The required output is every line from the one with "assign bus_dout = bus_i.dout;" through the final line of the data below, unchanged.
--- INFORMATION Enclosed Below ---
--- src/flat_wrapper.sv ---
// flat-port wrapper written by rule: the top's interface ports become plain ports
module adc_fifo_sync_flat 
#(
    parameter int DATA_WIDTH = 14,
    parameter int ADDR_WIDTH = 4
)
  (clk, rst, bus_wr_en, bus_rd_en, bus_overwrite_en, bus_flush, bus_err_clr, bus_din, bus_adc_fifo_half, bus_adc_fifo_full, bus_dout, bus_valid, bus_empty, bus_full, bus_fifo_real_num, bus_adc_half, bus_adc_full, bus_ovf, bus_udf);
  adc_fifo_sync_if #(.DATA_WIDTH(DATA_WIDTH)) bus_i ();
  input logic clk;
  input logic rst;
  input wire logic [$bits(bus_i.wr_en)-1:0] bus_wr_en;
  input wire logic [$bits(bus_i.rd_en)-1:0] bus_rd_en;
  input wire logic [$bits(bus_i.overwrite_en)-1:0] bus_overwrite_en;
  input wire logic [$bits(bus_i.flush)-1:0] bus_flush;
  input wire logic [$bits(bus_i.err_clr)-1:0] bus_err_clr;
  input wire logic [$bits(bus_i.din)-1:0] bus_din;
  input wire logic [$bits(bus_i.adc_fifo_half)-1:0] bus_adc_fifo_half;
  input wire logic [$bits(bus_i.adc_fifo_full)-1:0] bus_adc_fifo_full;
  output wire logic [$bits(bus_i.dout)-1:0] bus_dout;
  output wire logic [$bits(bus_i.valid)-1:0] bus_valid;
  output wire logic [$bits(bus_i.empty)-1:0] bus_empty;
  output wire logic [$bits(bus_i.full)-1:0] bus_full;
  output wire logic [$bits(bus_i.fifo_real_num)-1:0] bus_fifo_real_num;
  output wire logic [$bits(bus_i.adc_half)-1:0] bus_adc_half;
  output wire logic [$bits(bus_i.adc_full)-1:0] bus_adc_full;
  output wire logic [$bits(bus_i.ovf)-1:0] bus_ovf;
  output wire logic [$bits(bus_i.udf)-1:0] bus_udf;
  assign bus_i.wr_en = bus_wr_en;
  assign bus_i.rd_en = bus_rd_en;
  assign bus_i.overwrite_en = bus_overwrite_en;
  assign bus_i.flush = bus_flush;
  assign bus_i.err_clr = bus_err_clr;
  assign bus_i.din = bus_din;
  assign bus_i.adc_fifo_half = bus_adc_fifo_half;
  assign bus_i.adc_fifo_full = bus_adc_fifo_full;
  assign bus_dout = bus_i.dout;
  assign bus_valid = bus_i.valid;
  assign bus_empty = bus_i.empty;
  assign bus_full = bus_i.full;
  assign bus_fifo_real_num = bus_i.fifo_real_num;
  assign bus_adc_half = bus_i.adc_half;
  assign bus_adc_full = bus_i.adc_full;
  assign bus_ovf = bus_i.ovf;
  assign bus_udf = bus_i.udf;
  adc_fifo_sync #(.DATA_WIDTH(DATA_WIDTH), .ADDR_WIDTH(ADDR_WIDTH)) u_core (.clk(clk), .rst(rst), .bus(bus_i));
endmodule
--- End of Enclosed INFORMATION ---
## RESULT OF THE TASK
  assign bus_dout = bus_i.dout;
  assign bus_valid = bus_i.valid;
  assign bus_empty = bus_i.empty;
  assign bus_full = bus_i.full;
  assign bus_fifo_real_num = bus_i.fifo_real_num;
  assign bus_adc_half = bus_i.adc_half;
  assign bus_adc_full = bus_i.adc_full;
  assign bus_ovf = bus_i.ovf;
  assign bus_udf = bus_i.udf;
  adc_fifo_sync #(.DATA_WIDTH(DATA_WIDTH), .ADDR_WIDTH(ADDR_WIDTH)) u_core (.clk(clk), .rst(rst), .bus(bus_i));
endmodule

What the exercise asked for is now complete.